Creatives see little to preserve artist, music spaces in CodeNEXT
Thursday, March 2, 2017 by
Chad Swiatecki
A month after the release of the first draft of CodeNEXT, supporters of Austin’s various creative communities have said they’re underwhelmed and expecting more protections for artist spaces in revisions of the city’s new land use code.
Whether it be music venues priced out of business by rising land values or studios and theaters that aren’t a natural fit to new developments under current city zoning, arts proponents have consistently used terms such as “underwhelmed” and “disappointed” in describing their reactions to CodeNEXT, which is scheduled for a series of changes and additions before it is adopted by City Council in early 2018.
“I’m quite frankly a little depressed to hear that it isn’t the complete re-write that I think we desperately need,” said Marshall Escamilla, a member of the Austin Music Commission and organizer of a recent mixer with urban land use activists and creative community groups that was held at the Mohawk nightclub. “It should be obvious to everyone that what we have now isn’t working to help give us the Austin we want.”
Escamilla said language that allows live/work space for artists in a variety of settings and greater tolerance for a mix of uses in close proximity would keep artists from getting segregated from the city’s residents and make it easier for neighbors to interact with a variety of businesses and community gathering places close to their homes.
“Right now, it’s functionally illegal for someone to build a two-flat with an artist studio in the back,” he said. “There’s no reason why that needs to be the case.”
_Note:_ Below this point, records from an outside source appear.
`config.mk`:
```
export PLATFORM = sky130hd
export DESIGN_NAME = swtrig_ctrl
export DESIGN_NICKNAME = d
export VERILOG_FILES = /design/src/rtl/swtrig_pkg.sv /design/src/rtl/swtrig_regs.sv /design/src/rtl/swtrig_state.sv /design/src/rtl/swtrig_addr.sv /design/src/rtl/swtrig_ctrl.sv
export SDC_FILE = /design/constraint.sdc
export NUM_CORES = 1
export LEC_CHECK = 0
export BUFFER_PORTS_ARGS = -buffer_cell sky130_fd_sc_hd__buf_2
export CAP_MARGIN = 20
export CORE_ASPECT_RATIO = 1.75
export CORE_UTILIZATION = 51
export DETAILED_ROUTE_END_ITERATION = 6
export GPL_ROUTABILITY_DRIVEN = 0
export PLACE_DENSITY = 0.78
export SYNTH_ARGS = -nofsm -noshare
export SYNTH_HDL_FRONTEND = slang
export SYNTH_HIERARCHICAL = 1
export SYNTH_SLANG_ARGS = --single-unit
```
`constraint.sdc`:
```
create_clock -name clk -period 2.89 [get_ports clk]
set_input_delay 0.1445 -clock clk [delete_from_list [all_inputs] [get_ports clk]]
set_output_delay 0.1445 -clock clk [all_outputs]
set_load 0.005 [all_outputs]
```
**src/rtl/shared_bus_sequencer.sv**
```systemverilog
module shared_bus_sequencer #(
  parameter int TASK_W = 8,
  parameter int ENT_W  = 7,
  parameter int CNT_W  = 4,
  parameter int DW     = 8,
  localparam int MAP_AW  = TASK_W + 4,
  localparam int MAIN_AW = ENT_W + 12,
  localparam int ADDR_W  = (MAIN_AW > MAP_AW) ? MAIN_AW : MAP_AW
) (
  input  logic              clk_fast,
  input  logic              rst_n,
  input  logic              phi2,
  input  logic [1:0]        req_kind,
  input  logic [TASK_W-1:0] task_id,
  input  logic [15:0]       cpu_addr,
  input  logic [DW-1:0]     wr_data,
  input  logic [DW-1:0]     dq_in,
  output logic [DW-1:0]     dq_out,
  output logic              dq_oe,
  output logic [ADDR_W-1:0] addr,
  output logic              map_ce_n,
  output logic              map_oe_n,
  output logic              map_we_n,
  output logic              main_ce_n,
  output logic              main_oe_n,
  output logic              main_we_n,
  output logic [CNT_W-1:0]  tick_o
);

  localparam logic [CNT_W-1:0] T_MAX   = '1;
  localparam logic [CNT_W-1:0] T_LOOK0 = CNT_W'(2);
  localparam logic [CNT_W-1:0] T_LOOK1 = CNT_W'(3);
  localparam logic [CNT_W-1:0] T_ACC   = CNT_W'(5);
  localparam logic [CNT_W-1:0] T_WR    = CNT_W'(6);

  logic [CNT_W-1:0] tick;
  logic [ENT_W-1:0] entry;

  always_ff @(posedge clk_fast or negedge rst_n) begin
    if (!rst_n)           tick <= '0;
    else if (!phi2)       tick <= '0;
    else if (tick != T_MAX) tick <= tick + 1'b1;
  end

  always_ff @(posedge clk_fast or negedge rst_n) begin
    if (!rst_n)                      entry <= '0;
    else if (phi2 && tick == T_LOOK1) entry <= dq_in[ENT_W-1:0];
  end

  wire is_map   = req_kind[1];
  wire is_wr    = req_kind[0];
  wire lookup   = phi2 && (tick == T_LOOK0 || tick == T_LOOK1);
  wire access   = phi2 && (tick >= T_ACC);
  wire late     = phi2 && (tick >= T_WR);
  wire map_acc  = access && is_map;
  wire main_acc = access && !is_map && (entry != '0);

  assign map_ce_n  = !(lookup || map_acc);
  assign map_oe_n  = !(lookup || (map_acc && !is_wr));
  assign map_we_n  = !(late && is_map && is_wr);
  assign main_ce_n = !main_acc;
  assign main_oe_n = !(main_acc && !is_wr);
  assign main_we_n = !(late && main_acc && is_wr);
  assign dq_oe     = !map_we_n || !main_we_n;
  assign dq_out    = wr_data;
  assign tick_o    = tick;

  always_comb begin
    if (lookup)        addr = ADDR_W'({task_id, cpu_addr[15:12]});
    else if (map_acc)  addr = ADDR_W'({task_id, cpu_addr[3:0]});
    else if (main_acc) addr = ADDR_W'({entry, cpu_addr[11:0]});
    else               addr = '0;
  end

endmodule

```
### src/rtl/kwd_rstcnt.sv
module kwd_rstcnt #(
  parameter int unsigned RST_W = 16
) (
  input  logic             clk,
  input  logic             rst_n,
  input  logic             load,
  input  logic [RST_W-1:0] load_val,
  input  logic             key_hit,
  input  logic [RST_W-1:0] reload_val,
  input  logic             tick,
  input  logic             halt,
  output logic [RST_W-1:0] rcnt,
  output logic             run,
  output logic             expired,
  output logic             expire_evt,
  output logic             rst_req
);
  logic load_ok, key_ok, step, at_end;

  assign load_ok    = load && !expired;
  assign key_ok     = key_hit && !expired;
  assign step       = run && !expired && !halt && tick;
  assign at_end     = rcnt <= RST_W'(1);
  assign expire_evt = step && !load_ok && !key_ok && at_end;

  always_ff @(posedge clk or negedge rst_n) begin
    if (!rst_n) begin
      rcnt    <= '0;
      run     <= 1'b0;
      expired <= 1'b0;
      rst_req <= 1'b0;
    end else begin
      rst_req <= expire_evt;
      if (load_ok) begin
        rcnt <= load_val;
        run  <= 1'b1;
      end else if (key_ok) begin
        rcnt <= reload_val;
      end else if (step) begin
        if (at_end) begin
          rcnt    <= '0;
          expired <= 1'b1;
        end else begin
          rcnt <= rcnt - 1'b1;
        end
      end
    end
  end
endmodule
===== src/rtl/upsz_rd_select.sv =====
module upsz_rd_select #(
  parameter int MST_DW = 32,
  parameter int SLV_DW = 64
) (
  input  logic [$clog2(SLV_DW/MST_DW)-1:0] lane_grp,
  input  logic [SLV_DW-1:0]                slv_rdata,
  output logic [MST_DW-1:0]                mst_rdata
);
  localparam int RATIO = SLV_DW / MST_DW;
  localparam int GRP_W = $clog2(RATIO);

  always_comb begin
    mst_rdata = '0;
    for (int g = 0; g < RATIO; g++) begin
      if (lane_grp == GRP_W'(g)) mst_rdata = slv_rdata[g*MST_DW +: MST_DW];
    end
  end

endmodule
Dave Sullivan, a member of the CodeNEXT advisory group, said the roughly 1,200-page document is missing specific language about bars, nightclubs and other uses that are part of the fabric of Austin and that language will have to be added properly into subsequent drafts. The main reason for that, he said, is that the consultants charged with putting the document together faced a time crunch to deliver the first draft by the end of January and left out key concepts and uses that have been intended for the next land use code since the beginning of the Imagine Austin process years ago.
The best hope for venues and arts spaces, Sullivan said, is the planned shift to “form-based” zoning that is less restrictive on how a property is used and focuses more on planning clusters of similar building heights and intensity of activity around major transportation corridors. Such a change would make it easier for a business owner to open a nightclub after clearing city oversight instead of requiring a long public review process.
Describing what he calls the “Sullivan Agenda,” he said he plans to push for language that specifically encourages the creation of creative spaces in the various population clusters around Austin. Citing Austin attractions such as the Cathedral of Junk and the heavily scrutinized Sekrit Theater, he said such spaces could provide consistent career opportunities for Austin artists and give neighborhoods chances to build unique character based around what happens there.
Steven Yarak, a board member of the Austin transportation and land use activist group AURA, said the small number of warehouses and industrial spaces in East Austin that would ordinarily convert into use for theaters and other gathering places are instead being demolished for housing because residential units are hard to build throughout the city.
Yarak said he and other AURA members are pushing for measures that will let Austin build the number of residences the market needs to reduce pressure that is forcing development into historic East Austin neighborhoods and eliminating creative spaces in the process.
Asked what artists and their proponents can do to alter CodeNEXT so its finished version is more creative-minded, he said direct lobbying of Council members is likely the best approach to fix a document he feels is laden with shortcomings.
“You have to engage with Council members on it for anything to happen,” he said. “Staff has done what they’ll do and come up massively short. This has been a political process, and everyone involved has spent four years pretending it was going to be something else.”